I know that in order to mourn Larry, I have to take my memories of him out of cold storage and do my best to feel them completely and thus rid myself of them in the only way that actually works.

And they are not all bad. He and I got along fine when it was just the two of us. He could relax and calm down, and therefore, so could I.

That was later in life, though. When I was a teen. As a child, I was just afraid of him, just like my siblings.

And that meant we tried not to be around him, and I know that hurt him deeply.

But it was his own damn fault for being so impatient, cranky, and irritable. You can’t expect your kids to want to be around you when you make being around you so tense.

It was like living with an ogre.

As a result, I grew up without what old school psychology called a “competent father figure” . Sure, he was there, but it’s not like he taught me how to ride a bike or threw the old pigskin back and forth with me.

And I sure as fuck couldn’t talk to him about my problems. He would only make things worse by getting mad about it. Including possibly getting mad at me.

Yeah, fuck that.

So because he was such a prick, most of my early childhood memories of him are of being afraid of him and having to walk on eggshells around him.

To his credit, he did manage to be calm and pleasant more Christmases than not.

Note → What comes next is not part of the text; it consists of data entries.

**src/sv/gsc_pkg.sv**
```systemverilog
`default_nettype none
package gsc_pkg;

  localparam int unsigned BTN_W   = 16;
  localparam int unsigned TRIG_W  = 8;
  localparam int unsigned AXIS_W  = 16;
  localparam int unsigned LEVEL_W = 16;
  localparam int unsigned DZ_W    = 15;
  localparam int unsigned SQ_W    = 32;          // x*x + y*y tops out at 2^31
  localparam int unsigned DZSQ_W  = 2 * DZ_W;
  localparam int unsigned QUO_W   = 15;          // stick magnitude stays below 1.0
  localparam int unsigned REM_W   = SQ_W + QUO_W;
  localparam int unsigned STEP_W  = 4;
  localparam int unsigned CFG_AW  = 3;
  localparam int unsigned CFG_DW  = 32;

  localparam logic [DZ_W-1:0]   LEFT_DZ_RST     = 15'd7849;
  localparam logic [DZ_W-1:0]   RIGHT_DZ_RST    = 15'd8689;
  localparam logic [AXIS_W-1:0] FULL_SCALE      = 16'hFFFF;
  localparam logic [STEP_W-1:0] ROOT_FIRST_STEP = 4'd15;
  localparam logic [STEP_W-1:0] DIV_FIRST_STEP  = 4'd14;

  // register index, taken from paddr[2]
  localparam logic REG_LEFT_DZ  = 1'b0;
  localparam logic REG_RIGHT_DZ = 1'b1;

  typedef enum logic [3:0] {
    OP_NONE,
    OP_SQX,
    OP_SQY,
    OP_DZSQ,
    OP_ROOT,
    OP_NUMX,
    OP_DEN,
    OP_NUMY,
    OP_DIV
  } gsc_op_t;

  typedef struct packed {
    logic              load;
    gsc_op_t           op;
    logic [STEP_W-1:0] step;
    logic              out_load;
  } gsc_cmd_t;

  typedef struct packed {
    logic                     read_ok;
    logic [BTN_W-1:0]         buttons_now;
    logic [TRIG_W-1:0]        left_trigger_raw;
    logic [TRIG_W-1:0]        right_trigger_raw;
    logic signed [AXIS_W-1:0] left_x_raw;
    logic signed [AXIS_W-1:0] left_y_raw;
    logic signed [AXIS_W-1:0] right_x_raw;
    logic signed [AXIS_W-1:0] right_y_raw;
  } gsc_in_t;

  typedef struct packed {
    logic [BTN_W-1:0]         buttons_held;
    logic [BTN_W-1:0]         buttons_pressed;
    logic [BTN_W-1:0]         buttons_released;
    logic [LEVEL_W-1:0]       left_trigger_level;
    logic [LEVEL_W-1:0]       right_trigger_level;
    logic signed [AXIS_W-1:0] left_x_out;
    logic signed [AXIS_W-1:0] left_y_out;
    logic signed [AXIS_W-1:0] right_x_out;
    logic signed [AXIS_W-1:0] right_y_out;
  } gsc_out_t;

endpackage
`default_nettype wire

```
**src/sv/gsc_in_if.sv**
```systemverilog
`default_nettype none
interface gsc_in_if;
  logic               valid;
  logic               ready;
  logic               read_ok;
  logic [15:0]        buttons_now;
  logic [7:0]         left_trigger_raw;
  logic [7:0]         right_trigger_raw;
  logic signed [15:0] left_x_raw;
  logic signed [15:0] left_y_raw;
  logic signed [15:0] right_x_raw;
  logic signed [15:0] right_y_raw;

  modport source (
    output valid, read_ok, buttons_now, left_trigger_raw, right_trigger_raw,
    output left_x_raw, left_y_raw, right_x_raw, right_y_raw,
    input  ready
  );
  modport sink (
    input  valid, read_ok, buttons_now, left_trigger_raw, right_trigger_raw,
    input  left_x_raw, left_y_raw, right_x_raw, right_y_raw,
    output ready
  );
endinterface
`default_nettype wire

```
**src/sv/gsc_out_if.sv**
```systemverilog
`default_nettype none
interface gsc_out_if;
  logic               valid;
  logic               ready;
  logic [15:0]        buttons_held;
  logic [15:0]        buttons_pressed;
  logic [15:0]        buttons_released;
  logic [15:0]        left_trigger_level;
  logic [15:0]        right_trigger_level;
  logic signed [15:0] left_x_out;
  logic signed [15:0] left_y_out;
  logic signed [15:0] right_x_out;
  logic signed [15:0] right_y_out;

  modport source (
    output valid, buttons_held, buttons_pressed, buttons_released,
    output left_trigger_level, right_trigger_level,
    output left_x_out, left_y_out, right_x_out, right_y_out,
    input  ready
  );
  modport sink (
    input  valid, buttons_held, buttons_pressed, buttons_released,
    input  left_trigger_level, right_trigger_level,
    input  left_x_out, left_y_out, right_x_out, right_y_out,
    output ready
  );
endinterface
`default_nettype wire

```
**src/sv/gsc_stick.sv**
```systemverilog
`default_nettype none
module gsc_stick
  import gsc_pkg::*;
(
  input  wire logic                     clk,
  input  wire logic                     rst_n,
  input  wire gsc_cmd_t                 cmd,
  input  wire logic signed [AXIS_W-1:0] x_in,
  input  wire logic signed [AXIS_W-1:0] y_in,
  input  wire logic [DZ_W-1:0]          dz,
  output logic signed [AXIS_W-1:0]      x_out,
  output logic signed [AXIS_W-1:0]      y_out
);

  logic [AXIS_W-1:0] mx_r, my_r;
  logic              sx_r, sy_r;
  logic [SQ_W-1:0]   sq_r;
  logic [DZSQ_W-1:0] dzsq_r;
  logic [SQ_W-1:0]   rem_r, res_r;
  logic              zflag_r;
  logic [SQ_W-1:0]   den_r;
  logic [REM_W-1:0]  numx_r, numy_r;
  logic [QUO_W-1:0]  qx_r, qy_r;

  logic [AXIS_W-1:0] len_w, len_less_w, mul_a, mul_b;
  logic [SQ_W-1:0]   product, bit_w, trial_w;
  logic              root_take;
  logic [REM_W-1:0]  dsh_w;
  logic              takex, takey;
  logic [AXIS_W-1:0] qxw, qyw;

  assign len_w      = res_r[AXIS_W-1:0];
  assign len_less_w = len_w - {1'b0, dz};

  // single shared multiplier
  always_comb begin
    mul_a = '0;
    mul_b = '0;
    case (cmd.op)
      OP_SQX: begin
        mul_a = mx_r;
        mul_b = mx_r;
      end
      OP_SQY: begin
        mul_a = my_r;
        mul_b = my_r;
      end
      OP_DZSQ: begin
        mul_a = {1'b0, dz};
        mul_b = {1'b0, dz};
      end
      OP_NUMX: begin
        mul_a = mx_r;
        mul_b = len_less_w;
      end
      OP_DEN: begin
        mul_a = len_w;
        mul_b = FULL_SCALE - {1'b0, dz};
      end
      OP_NUMY: begin
        mul_a = my_r;
        mul_b = len_less_w;
      end
      default: ;
    endcase
  end

  assign product = mul_a * mul_b;

  // one root bit per step
  assign bit_w     = SQ_W'(1) << {cmd.step, 1'b0};
  assign trial_w   = res_r + bit_w;
  assign root_take = rem_r >= trial_w;

  // one quotient bit per step, both axes together
  assign dsh_w = REM_W'(den_r) << cmd.step;
  assign takex = numx_r >= dsh_w;
  assign takey = numy_r >= dsh_w;

  always_ff @(posedge clk) begin
    if (cmd.load) begin
      sx_r <= x_in[AXIS_W-1];
      sy_r <= y_in[AXIS_W-1];
      mx_r <= x_in[AXIS_W-1] ? (~$unsigned(x_in) + 16'd1) : $unsigned(x_in);
      my_r <= y_in[AXIS_W-1] ? (~$unsigned(y_in) + 16'd1) : $unsigned(y_in);
    end
    case (cmd.op)
      OP_SQX: sq_r <= product;
      OP_SQY: sq_r <= sq_r + product;
      OP_DZSQ: begin
        dzsq_r <= product[DZSQ_W-1:0];
        rem_r  <= sq_r;
        res_r  <= '0;
      end
      OP_ROOT: begin
        if (root_take) begin
          rem_r <= rem_r - trial_w;
          res_r <= (res_r >> 1) + bit_w;
        end else begin
          res_r <= res_r >> 1;
        end
      end
      OP_NUMX: begin
        numx_r  <= {product, {QUO_W{1'b0}}};
        zflag_r <= (sq_r == '0) || (sq_r < SQ_W'(dzsq_r));
      end
      OP_DEN:  den_r  <= product;
      OP_NUMY: numy_r <= {product, {QUO_W{1'b0}}};
      OP_DIV: begin
        if (takex) numx_r <= numx_r - dsh_w;
        if (takey) numy_r <= numy_r - dsh_w;
        qx_r <= {qx_r[QUO_W-2:0], takex};
        qy_r <= {qy_r[QUO_W-2:0], takey};
      end
      default: ;
    endcase
  end

  assign qxw   = {1'b0, qx_r};
  assign qyw   = {1'b0, qy_r};
  assign x_out = zflag_r ? '0 : $signed(sx_r ? (~qxw + 16'd1) : qxw);
  assign y_out = zflag_r ? '0 : $signed(sy_r ? (~qyw + 16'd1) : qyw);

  // quotient must fit in QUO_W bits outside the dead zone
  assert property (@(posedge clk) disable iff (!rst_n)
    (cmd.op == OP_DIV && cmd.step == DIV_FIRST_STEP && !zflag_r)
      |-> (numx_r < (REM_W'(den_r) << QUO_W)) && (numy_r < (REM_W'(den_r) << QUO_W)))
    else $error("stick quotient overflow");

endmodule
`default_nettype wire

```
**src/sv/gsc_datapath.sv**
```systemverilog
`default_nettype none
module gsc_datapath
  import gsc_pkg::*;
(
  input  wire logic             clk,
  input  wire logic             rst_n,
  input  wire gsc_cmd_t         cmd,
  input  wire gsc_in_t          in_data,
  input  wire logic [DZ_W-1:0]  left_dz,
  input  wire logic [DZ_W-1:0]  right_dz,
  output gsc_out_t              out_data
);

  logic [BTN_W-1:0]  prev_r, held_r, pressed_r, released_r;
  logic [TRIG_W-1:0] lt_r, rt_r;
  gsc_out_t          out_r;

  logic [BTN_W-1:0]         cur_w;
  logic signed [AXIS_W-1:0] lx_w, ly_w, rx_w, ry_w;
  logic signed [AXIS_W-1:0] lx_o, ly_o, rx_o, ry_o;
  gsc_out_t                 res_w;

  // failed read: whole sample counts as zero
  assign cur_w = in_data.read_ok ? in_data.buttons_now : '0;
  assign lx_w  = in_data.read_ok ? in_data.left_x_raw  : '0;
  assign ly_w  = in_data.read_ok ? in_data.left_y_raw  : '0;
  assign rx_w  = in_data.read_ok ? in_data.right_x_raw : '0;
  assign ry_w  = in_data.read_ok ? in_data.right_y_raw : '0;

  always_ff @(posedge clk) begin
    if (!rst_n) begin
      prev_r <= '0;
    end else if (cmd.load) begin
      prev_r <= cur_w;
    end
  end

  always_ff @(posedge clk) begin
    if (cmd.load) begin
      held_r     <= cur_w;
      pressed_r  <= ~prev_r & cur_w;
      released_r <= prev_r & ~cur_w;
      lt_r       <= in_data.read_ok ? in_data.left_trigger_raw  : '0;
      rt_r       <= in_data.read_ok ? in_data.right_trigger_raw : '0;
    end
    if (cmd.out_load) begin
      out_r <= res_w;
    end
  end

  gsc_stick u_left (
    .clk   (clk),
    .rst_n (rst_n),
    .cmd   (cmd),
    .x_in  (lx_w),
    .y_in  (ly_w),
    .dz    (left_dz),
    .x_out (lx_o),
    .y_out (ly_o)
  );

  gsc_stick u_right (
    .clk   (clk),
    .rst_n (rst_n),
    .cmd   (cmd),
    .x_in  (rx_w),
    .y_in  (ry_w),
    .dz    (right_dz),
    .x_out (rx_o),
    .y_out (ry_o)
  );

  // raw * 257 is the byte repeated
  always_comb begin
    res_w.buttons_held        = held_r;
    res_w.buttons_pressed     = pressed_r;
    res_w.buttons_released    = released_r;
    res_w.left_trigger_level  = {lt_r, lt_r};
    res_w.right_trigger_level = {rt_r, rt_r};
    res_w.left_x_out          = lx_o;
    res_w.left_y_out          = ly_o;
    res_w.right_x_out         = rx_o;
    res_w.right_y_out         = ry_o;
  end

  assign out_data = out_r;

endmodule
`default_nettype wire

```
**src/sv/gsc_ctrl.sv**
```systemverilog
`default_nettype none
module gsc_ctrl
  import gsc_pkg::*;
(
  input  wire logic clk,
  input  wire logic rst_n,
  input  wire logic in_valid,
  output logic      in_ready,
  output logic      out_valid,
  input  wire logic out_ready,
  output gsc_cmd_t  cmd
);

  typedef enum logic [9:0] {
    S_IDLE = 10'b00_0000_0001,
    S_SQX  = 10'b00_0000_0010,
    S_SQY  = 10'b00_0000_0100,
    S_DZSQ = 10'b00_0000_1000,
    S_ROOT = 10'b00_0001_0000,
    S_NUMX = 10'b00_0010_0000,
    S_DEN  = 10'b00_0100_0000,
    S_NUMY = 10'b00_1000_0000,
    S_DIV  = 10'b01_0000_0000,
    S_DONE = 10'b10_0000_0000
  } gsc_state_t;

  gsc_state_t        state_r, state_nxt;
  logic [STEP_W-1:0] cnt_r, cnt_nxt;
  logic              out_valid_r, out_valid_nxt;
  logic              in_fire;

  assign in_ready = (state_r == S_IDLE);
  assign in_fire  = in_valid && in_ready;

  always_comb begin
    state_nxt    = state_r;
    cnt_nxt      = cnt_r;
    cmd.load     = 1'b0;
    cmd.op       = OP_NONE;
    cmd.step     = cnt_r;
    cmd.out_load = 1'b0;
    unique case (state_r)
      S_IDLE: begin
        if (in_valid) begin
          cmd.load  = 1'b1;
          state_nxt = S_SQX;
        end
      end
      S_SQX: begin
        cmd.op    = OP_SQX;
        state_nxt = S_SQY;
      end
      S_SQY: begin
        cmd.op    = OP_SQY;
        state_nxt = S_DZSQ;
      end
      S_DZSQ: begin
        cmd.op    = OP_DZSQ;
        cnt_nxt   = ROOT_FIRST_STEP;
        state_nxt = S_ROOT;
      end
      S_ROOT: begin
        cmd.op = OP_ROOT;
        if (cnt_r == '0) begin
          state_nxt = S_NUMX;
        end else begin
          cnt_nxt = cnt_r - 1'b1;
        end
      end
      S_NUMX: begin
        cmd.op    = OP_NUMX;
        state_nxt = S_DEN;
      end
      S_DEN: begin
        cmd.op    = OP_DEN;
        state_nxt = S_NUMY;
      end
      S_NUMY: begin
        cmd.op    = OP_NUMY;
        cnt_nxt   = DIV_FIRST_STEP;
        state_nxt = S_DIV;
      end
      S_DIV: begin
        cmd.op = OP_DIV;
        if (cnt_r == '0) begin
          state_nxt = S_DONE;
        end else begin
          cnt_nxt = cnt_r - 1'b1;
        end
      end
      S_DONE: begin
        if (!out_valid_r || out_ready) begin
          cmd.out_load = 1'b1;
          state_nxt    = S_IDLE;
        end
      end
      default: state_nxt = S_IDLE;
    endcase
  end

  always_comb begin
    if (cmd.out_load) begin
      out_valid_nxt = 1'b1;
    end else if (out_ready) begin
      out_valid_nxt = 1'b0;
    end else begin
      out_valid_nxt = out_valid_r;
    end
  end

  always_ff @(posedge clk) begin
    if (!rst_n) begin
      state_r     <= S_IDLE;
      cnt_r       <= '0;
      out_valid_r <= 1'b0;
    end else begin
      state_r     <= state_nxt;
      cnt_r       <= cnt_nxt;
      out_valid_r <= out_valid_nxt;
    end
  end

  assign out_valid = out_valid_r;

  assert property (@(posedge clk) disable iff (!rst_n)
    cmd.out_load |-> (!out_valid_r || out_ready))
    else $error("result register overwritten before taken");

  assert property (@(posedge clk) disable iff (!rst_n)
    $rose(out_valid_r) |-> $past(state_r == S_DONE))
    else $error("result shown without finished item");

  assert property (@(posedge clk) disable iff (!rst_n)
    (state_r == S_ROOT && cnt_r != '0) |=> (state_r == S_ROOT))
    else $error("square root left early");

  assert property (@(posedge clk) disable iff (!rst_n)
    in_fire |=> !in_ready)
    else $error("second item taken while busy");

endmodule
`default_nettype wire

```
**src/sv/gamepad_sample_conditioner.sv**
```systemverilog
// channel   dir  handshake        payload
// in_ch     in   valid/ready      read_ok, buttons, triggers, four stick axes
// out_ch    out  valid/ready      held/pressed/released, trigger levels, stick outs
// APB       in   psel/penable     two dead zone radii at 0x0 and 0x4, pready tied high
//
// One item at a time: accept, three multiplies for the squares, 16 steps of
// the bit-serial square root, three multiplies for numerators and denominator,
// 15 steps of restoring division (x and y side by side), then the load into
// the result register. Each stick has its own lane with one 16x16 multiplier.
// The result register frees the core, so the next item goes in while the last
// result waits; if it is still not taken when the next finishes, the core holds.
// Reset (synchronous, active low) restores the radii, clears the previous
// button mask and sends the control back to idle with out_valid low.
`default_nettype none
module gamepad_sample_conditioner
  import gsc_pkg::*;
(
  input  wire logic              clk,
  input  wire logic              rst_n,
  gsc_in_if.sink                 in_ch,
  gsc_out_if.source              out_ch,
  input  wire logic              psel,
  input  wire logic              penable,
  input  wire logic              pwrite,
  input  wire logic [CFG_AW-1:0] paddr,
  input  wire logic [CFG_DW-1:0] pwdata,
  output logic [CFG_DW-1:0]      prdata,
  output logic                   pready
);

  logic [DZ_W-1:0] left_dz_r, right_dz_r;
  logic            cfg_wr;
  gsc_cmd_t        cmd;
  gsc_in_t         in_data;
  gsc_out_t        out_data;
  logic            in_ready, out_valid;

  // ---- configuration: zero-wait APB, index from paddr[2] ----
  assign pready = 1'b1;
  assign cfg_wr = psel && penable && pwrite;

  always_ff @(posedge clk) begin
    if (!rst_n) begin
      left_dz_r  <= LEFT_DZ_RST;
      right_dz_r <= RIGHT_DZ_RST;
    end else if (cfg_wr) begin
      unique case (paddr[2])
        REG_LEFT_DZ:  left_dz_r  <= pwdata[DZ_W-1:0];
        REG_RIGHT_DZ: right_dz_r <= pwdata[DZ_W-1:0];
        default: ;
      endcase
    end
  end

  always_comb begin
    unique case (paddr[2])
      REG_LEFT_DZ:  prdata = CFG_DW'(left_dz_r);
      REG_RIGHT_DZ: prdata = CFG_DW'(right_dz_r);
      default:      prdata = '0;
    endcase
  end

  // ---- input item ----
  always_comb begin
    in_data.read_ok           = in_ch.read_ok;
    in_data.buttons_now       = in_ch.buttons_now;
    in_data.left_trigger_raw  = in_ch.left_trigger_raw;
    in_data.right_trigger_raw = in_ch.right_trigger_raw;
    in_data.left_x_raw        = in_ch.left_x_raw;
    in_data.left_y_raw        = in_ch.left_y_raw;
    in_data.right_x_raw       = in_ch.right_x_raw;
    in_data.right_y_raw       = in_ch.right_y_raw;
  end
  assign in_ch.ready = in_ready;

  gsc_ctrl u_ctrl (
    .clk       (clk),
    .rst_n     (rst_n),
    .in_valid  (in_ch.valid),
    .in_ready  (in_ready),
    .out_valid (out_valid),
    .out_ready (out_ch.ready),
    .cmd       (cmd)
  );

  gsc_datapath u_dp (
    .clk      (clk),
    .rst_n    (rst_n),
    .cmd      (cmd),
    .in_data  (in_data),
    .left_dz  (left_dz_r),
    .right_dz (right_dz_r),
    .out_data (out_data)
  );

  // ---- result item ----
  assign out_ch.valid               = out_valid;
  assign out_ch.buttons_held        = out_data.buttons_held;
  assign out_ch.buttons_pressed     = out_data.buttons_pressed;
  assign out_ch.buttons_released    = out_data.buttons_released;
  assign out_ch.left_trigger_level  = out_data.left_trigger_level;
  assign out_ch.right_trigger_level = out_data.right_trigger_level;
  assign out_ch.left_x_out          = out_data.left_x_out;
  assign out_ch.left_y_out          = out_data.left_y_out;
  assign out_ch.right_x_out         = out_data.right_x_out;
  assign out_ch.right_y_out         = out_data.right_y_out;

endmodule
`default_nettype wire

```
**src/flat_wrapper.sv**
```systemverilog
// flat-port wrapper written by rule: the top's interface ports become plain ports
module gamepad_sample_conditioner_flat import gsc_pkg::*;
  (clk, rst_n, psel, penable, pwrite, paddr, pwdata, prdata, pready, in_ch_valid, in_ch_read_ok, in_ch_buttons_now, in_ch_left_trigger_raw, in_ch_right_trigger_raw, in_ch_left_x_raw, in_ch_left_y_raw, in_ch_right_x_raw, in_ch_right_y_raw, in_ch_ready, out_ch_valid, out_ch_buttons_held, out_ch_buttons_pressed, out_ch_buttons_released, out_ch_left_trigger_level, out_ch_right_trigger_level, out_ch_left_x_out, out_ch_left_y_out, out_ch_right_x_out, out_ch_right_y_out, out_ch_ready);
  gsc_in_if in_ch_i ();
  gsc_out_if out_ch_i ();
  input  wire logic clk;
  input  wire logic rst_n;
  input  wire logic psel;
  input  wire logic penable;
  input  wire logic pwrite;
  input  wire logic [CFG_AW-1:0] paddr;
  input  wire logic [CFG_DW-1:0] pwdata;
  output logic [CFG_DW-1:0] prdata;
  output logic pready;
  input wire logic [$bits(in_ch_i.valid)-1:0] in_ch_valid;
  input wire logic [$bits(in_ch_i.read_ok)-1:0] in_ch_read_ok;
  input wire logic [$bits(in_ch_i.buttons_now)-1:0] in_ch_buttons_now;
  input wire logic [$bits(in_ch_i.left_trigger_raw)-1:0] in_ch_left_trigger_raw;
  input wire logic [$bits(in_ch_i.right_trigger_raw)-1:0] in_ch_right_trigger_raw;
  input wire logic [$bits(in_ch_i.left_x_raw)-1:0] in_ch_left_x_raw;
  input wire logic [$bits(in_ch_i.left_y_raw)-1:0] in_ch_left_y_raw;
  input wire logic [$bits(in_ch_i.right_x_raw)-1:0] in_ch_right_x_raw;
  input wire logic [$bits(in_ch_i.right_y_raw)-1:0] in_ch_right_y_raw;
  output wire logic [$bits(in_ch_i.ready)-1:0] in_ch_ready;
  output wire logic [$bits(out_ch_i.valid)-1:0] out_ch_valid;
  output wire logic [$bits(out_ch_i.buttons_held)-1:0] out_ch_buttons_held;
  output wire logic [$bits(out_ch_i.buttons_pressed)-1:0] out_ch_buttons_pressed;
  output wire logic [$bits(out_ch_i.buttons_released)-1:0] out_ch_buttons_released;
  output wire logic [$bits(out_ch_i.left_trigger_level)-1:0] out_ch_left_trigger_level;
  output wire logic [$bits(out_ch_i.right_trigger_level)-1:0] out_ch_right_trigger_level;
  output wire logic [$bits(out_ch_i.left_x_out)-1:0] out_ch_left_x_out;
  output wire logic [$bits(out_ch_i.left_y_out)-1:0] out_ch_left_y_out;
  output wire logic [$bits(out_ch_i.right_x_out)-1:0] out_ch_right_x_out;
  output wire logic [$bits(out_ch_i.right_y_out)-1:0] out_ch_right_y_out;
  input wire logic [$bits(out_ch_i.ready)-1:0] out_ch_ready;
  assign in_ch_i.valid = in_ch_valid;
  assign in_ch_i.read_ok = in_ch_read_ok;
  assign in_ch_i.buttons_now = in_ch_buttons_now;
  assign in_ch_i.left_trigger_raw = in_ch_left_trigger_raw;
  assign in_ch_i.right_trigger_raw = in_ch_right_trigger_raw;
  assign in_ch_i.left_x_raw = in_ch_left_x_raw;
  assign in_ch_i.left_y_raw = in_ch_left_y_raw;
  assign in_ch_i.right_x_raw = in_ch_right_x_raw;
  assign in_ch_i.right_y_raw = in_ch_right_y_raw;
  assign in_ch_ready = in_ch_i.ready;
  assign out_ch_valid = out_ch_i.valid;
  assign out_ch_buttons_held = out_ch_i.buttons_held;
  assign out_ch_buttons_pressed = out_ch_i.buttons_pressed;
  assign out_ch_buttons_released = out_ch_i.buttons_released;
  assign out_ch_left_trigger_level = out_ch_i.left_trigger_level;
  assign out_ch_right_trigger_level = out_ch_i.right_trigger_level;
  assign out_ch_left_x_out = out_ch_i.left_x_out;
  assign out_ch_left_y_out = out_ch_i.left_y_out;
  assign out_ch_right_x_out = out_ch_i.right_x_out;
  assign out_ch_right_y_out = out_ch_i.right_y_out;
  assign out_ch_i.ready = out_ch_ready;
  gamepad_sample_conditioner u_core (.clk(clk), .rst_n(rst_n), .in_ch(in_ch_i), .out_ch(out_ch_i), .psel(psel), .penable(penable), .pwrite(pwrite), .paddr(paddr), .pwdata(pwdata), .prdata(prdata), .pready(pready));
endmodule
```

Nevertheless, like I said, that was still my Dad. My father. He was the only father I will ever have and despite everything, I did love him, so I am no longer prepared to pretend that him dying meant nothing to me.

And I do miss him. And it hurts me that he died lonely and alone, even thought that too was his own damn fault for being so verbally abusive.

Drove everyone who might have cared about him away. including my sister Catherine and his second wife.

So dying all alone was the ending he deserved.

But it still hurts.

More after the break.

On being crazy

Still trying to wrap my head around the knowledge that I can’t expect sane, rational behaviour from myself.

Don’t get me wrong. I will always strive to make the best decisions that I can based on my best judgment and my highly incisive analytical faculties and such.

I can do nothing else. Those are the tools I have been given and I will use them the best I can when I can.

What has to change is the post-game analysis, as it were. I need to learn to accept that no matter how wise and insightful and deep I might be, when it comes time to act, I am quite likely to make poor decisions.

Or at the very least, imperfect decisions. And therein lies the rub.

Because I have such an incredibly brilliant analytical engine in my brain,. I will always be able to see a way in which any given decision could have been better.

But that doesn’t mean it was the wrong decision. The stakes are far too high for there to be only two possibilities : perfection, or failure.

That’s a recipe for self-loathing, a way for the depression to maintain itself while seeming, at least superficially, to be being merely having high standards.

Not acceptable. Nor is it truly logical. If high efficiency is the goal, then setting the standards impossibly high is antithetical to that aim.

Constant failure does not encourage continued striving.

That’s all just a fancy way of saying I need to forgive myself more. And I really want to. God knows I deserve it.

But it’s a hard thing to do. It requires a lot of very deep rewiring of the fundamental way I process the world and form my evaluations. It requires me to grow my humanity and learn to let go of the machinelike severity that my mind developed over all those lonely hours of thinking and playing games, and instead strengthen my sweet, loving, forgiving, understanding side that just wants people to be happy… including me.

I know that I can be a more strong, healthy, relaxed person who is comfortable in his own skin and not plagued by demons of my own devising who have grown fat and spoiled from all the latent potential they have consumed.

But I also know that getting there will not be easy. Change never is, and I am going to need to change a lot if I am to stop being the world’s oldest caterpillar and finally launch as a brilliant shining butterfly.

I hereby surrender myself to transformation.

Long live the new flesh.

I will talk to you nice people again tomorrow.